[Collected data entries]
===== config.mk =====
export PLATFORM = sky130hd
export DESIGN_NAME = writeback_sequencer
export DESIGN_NICKNAME = d
export VERILOG_FILES = /design/src/rtl/writeback_sequencer.sv
export SDC_FILE = /design/constraint.sdc
export NUM_CORES = 1
export LEC_CHECK = 0
export CORE_AREA = 2 2 179 146
export CTS_BUF_LIST = sky130_fd_sc_hd__clkbuf_8
export DETAILED_ROUTE_END_ITERATION = 12
export DIE_AREA = 0 0 181 148
export HOLD_SLACK_MARGIN = 0.02
export PLACE_DENSITY_LB_ADDON = 0.08
export SLEW_MARGIN = 20
export SYNTH_ARGS = -nofsm -noshare
export SYNTH_HDL_FRONTEND = slang
export SYNTH_SLANG_ARGS = --single-unit

===== constraint.sdc =====
create_clock -name clk -period 4.4 [get_ports clk]
set_input_delay 0.88 -clock clk [delete_from_list [all_inputs] [get_ports clk]]
set_output_delay 0.88 -clock clk [all_outputs]
set_load 0.01 [all_outputs]

===== src/rtl/writeback_sequencer.sv =====
// Writeback sequencer: merges ALU results, buffered load returns and JAL link writes
// onto the register-file write/link ports. Optional perf counters: WB_PERF_CNT_EN.
module writeback_sequencer #(
  parameter int LOAD_FIFO_DEPTH = 4,
  parameter int MAX_WAIT        = 8,
  parameter int PERF_W          = 16
) (
  input  logic        clk,
  input  logic        rst,
  input  logic        alu_valid,
  output logic        alu_ready,
  input  logic [4:0]  alu_addr,
  input  logic [31:0] alu_data,
  input  logic        ld_valid,
  output logic        ld_ready,
  input  logic [4:0]  ld_addr,
  input  logic [31:0] ld_data,
  input  logic        jal_valid,
  input  logic [31:0] jal_link,
  output logic        wr_en,
  output logic [4:0]  wr_addr,
  output logic [31:0] wr_data,
  output logic        JumpAndLink,
  output logic [31:0] jal_addr,
  output logic [31:0] pending_mask
`ifdef WB_PERF_CNT_EN
  ,
  output logic [PERF_W-1:0] perf_alu_stall_cnt,
  output logic [PERF_W-1:0] perf_r0_drop_cnt
`endif
);

  localparam int PTR_W  = (LOAD_FIFO_DEPTH > 1) ? $clog2(LOAD_FIFO_DEPTH) : 1;
  localparam int CNT_W  = PTR_W + 1;
  localparam int WAIT_W = $clog2(MAX_WAIT + 1);
  localparam logic [CNT_W-1:0]  DEPTH_C    = CNT_W'(LOAD_FIFO_DEPTH);
  localparam logic [WAIT_W-1:0] MAX_WAIT_C = WAIT_W'(MAX_WAIT);
  localparam logic [4:0]        LINK_REG   = 5'd31;

  if ((LOAD_FIFO_DEPTH < 2) || ((LOAD_FIFO_DEPTH & (LOAD_FIFO_DEPTH - 1)) != 0) ||
      (MAX_WAIT < 1) || (PERF_W < 2)) begin : g_bad_params
    $error("writeback_sequencer: unsupported parameter set");
  end

  logic [4:0]        fifo_addr_r [LOAD_FIFO_DEPTH];
  logic [31:0]       fifo_data_r [LOAD_FIFO_DEPTH];
  logic [PTR_W-1:0]  head_r;
  logic [PTR_W-1:0]  tail_r;
  logic [CNT_W-1:0]  count_r;
  logic [WAIT_W-1:0] wait_r;

  logic        fifo_empty_s;
  logic        fifo_full_s;
  logic        load_prio_s;
  logic        head_link_clash_s;
  logic        push_s;
  logic        pop_s;
  logic        issue_s;
  logic        wr_en_s;
  logic [4:0]  issue_addr_s;
  logic [31:0] issue_data_s;
  logic [PTR_W-1:0] slot_off_s;

  // Per-cycle arbitration: FIFO head wins when full or starved, otherwise the ALU;
  // a candidate targeting r31 is held back while a JAL link write is requested.
  always_comb begin
    fifo_empty_s      = (count_r == {CNT_W{1'b0}});
    fifo_full_s       = (count_r == DEPTH_C);
    load_prio_s       = fifo_full_s || (wait_r >= MAX_WAIT_C);
    head_link_clash_s = jal_valid && (fifo_addr_r[head_r] == LINK_REG);
    alu_ready    = 1'b0;
    pop_s        = 1'b0;
    issue_s      = 1'b0;
    issue_addr_s = 5'd0;
    issue_data_s = 32'd0;
    if (rst) begin
      alu_ready = 1'b0;
    end else if (load_prio_s || !alu_valid) begin
      if (!fifo_empty_s && !head_link_clash_s) begin
        pop_s        = 1'b1;
        issue_s      = 1'b1;
        issue_addr_s = fifo_addr_r[head_r];
        issue_data_s = fifo_data_r[head_r];
      end else begin
        pop_s = 1'b0;
      end
    end else if (!(jal_valid && (alu_addr == LINK_REG))) begin
      alu_ready    = 1'b1;
      issue_s      = 1'b1;
      issue_addr_s = alu_addr;
      issue_data_s = alu_data;
    end else begin
      alu_ready = 1'b0;
    end
    wr_en_s  = issue_s && (issue_addr_s != 5'd0);
    ld_ready = !rst && !fifo_full_s;
    push_s   = ld_valid && ld_ready && (ld_addr != 5'd0);
  end

  // Load FIFO payload storage; validity is tracked by the pointers below.
  always_ff @(posedge clk) begin
    if (push_s) begin
      fifo_addr_r[tail_r] <= ld_addr;
      fifo_data_r[tail_r] <= ld_data;
    end else begin
      fifo_addr_r[tail_r] <= fifo_addr_r[tail_r];
    end
  end

  // Load FIFO pointers and occupancy.
  always_ff @(posedge clk) begin
    if (rst) begin
      head_r  <= {PTR_W{1'b0}};
      tail_r  <= {PTR_W{1'b0}};
      count_r <= {CNT_W{1'b0}};
    end else begin
      if (push_s) tail_r <= tail_r + PTR_W'(1'b1);
      else        tail_r <= tail_r;
      if (pop_s) head_r <= head_r + PTR_W'(1'b1);
      else       head_r <= head_r;
      case ({push_s, pop_s})
        2'b10:   count_r <= count_r + CNT_W'(1'b1);
        2'b01:   count_r <= count_r - CNT_W'(1'b1);
        default: count_r <= count_r;
      endcase
    end
  end

  // Starvation counter: cycles the FIFO has held data without a pop, saturating.
  always_ff @(posedge clk) begin
    if (rst) begin
      wait_r <= {WAIT_W{1'b0}};
    end else if (pop_s || fifo_empty_s) begin
      wait_r <= {WAIT_W{1'b0}};
    end else if (wait_r < MAX_WAIT_C) begin
      wait_r <= wait_r + WAIT_W'(1'b1);
    end else begin
      wait_r <= wait_r;
    end
  end

  // Registered register-file write and link ports.
  always_ff @(posedge clk) begin
    if (rst) begin
      wr_en       <= 1'b0;
      wr_addr     <= 5'd0;
      wr_data     <= 32'd0;
      JumpAndLink <= 1'b0;
      jal_addr    <= 32'd0;
    end else begin
      wr_en       <= wr_en_s;
      wr_addr     <= wr_en_s ? issue_addr_s : 5'd0;
      wr_data     <= wr_en_s ? issue_data_s : 32'd0;
      JumpAndLink <= jal_valid;
      jal_addr    <= jal_valid ? jal_link : 32'd0;
    end
  end

  // Pending-write scoreboard: queued loads plus the write currently on wr_*.
  always_comb begin
    pending_mask = 32'd0;
    slot_off_s   = {PTR_W{1'b0}};
    for (int i = 0; i < LOAD_FIFO_DEPTH; i++) begin
      slot_off_s = PTR_W'(i) - head_r;
      if (CNT_W'(slot_off_s) < count_r) begin
        pending_mask[fifo_addr_r[i]] = 1'b1;
      end else begin
        pending_mask = pending_mask;
      end
    end
    if (wr_en) begin
      pending_mask[wr_addr] = 1'b1;
    end else begin
      pending_mask = pending_mask;
    end
    pending_mask[0] = 1'b0;
  end

`ifdef WB_PERF_CNT_EN
  localparam logic [PERF_W-1:0] PERF_MAX = {PERF_W{1'b1}};
  logic [1:0] r0_drops_s;

  // Number of r0-targeted requests accepted this cycle (ALU and load may coincide).
  always_comb begin
    r0_drops_s = 2'(alu_ready && (alu_addr == 5'd0)) +
                 2'(ld_valid && ld_ready && (ld_addr == 5'd0));
  end

  // Saturating performance counters.
  always_ff @(posedge clk) begin
    if (rst) begin
      perf_alu_stall_cnt <= {PERF_W{1'b0}};
      perf_r0_drop_cnt   <= {PERF_W{1'b0}};
    end else begin
      if (alu_valid && !alu_ready && (perf_alu_stall_cnt != PERF_MAX))
        perf_alu_stall_cnt <= perf_alu_stall_cnt + PERF_W'(1'b1);
      else
        perf_alu_stall_cnt <= perf_alu_stall_cnt;
      if ((PERF_MAX - perf_r0_drop_cnt) < PERF_W'(r0_drops_s))
        perf_r0_drop_cnt <= PERF_MAX;
      else
        perf_r0_drop_cnt <= perf_r0_drop_cnt + PERF_W'(r0_drops_s);
    end
  end
`endif

endmodule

GOAL OF THE EXERCISE: Work out how many lines of the records contain "parameter", and reply with the number alone.

ANSWER SECTION: 4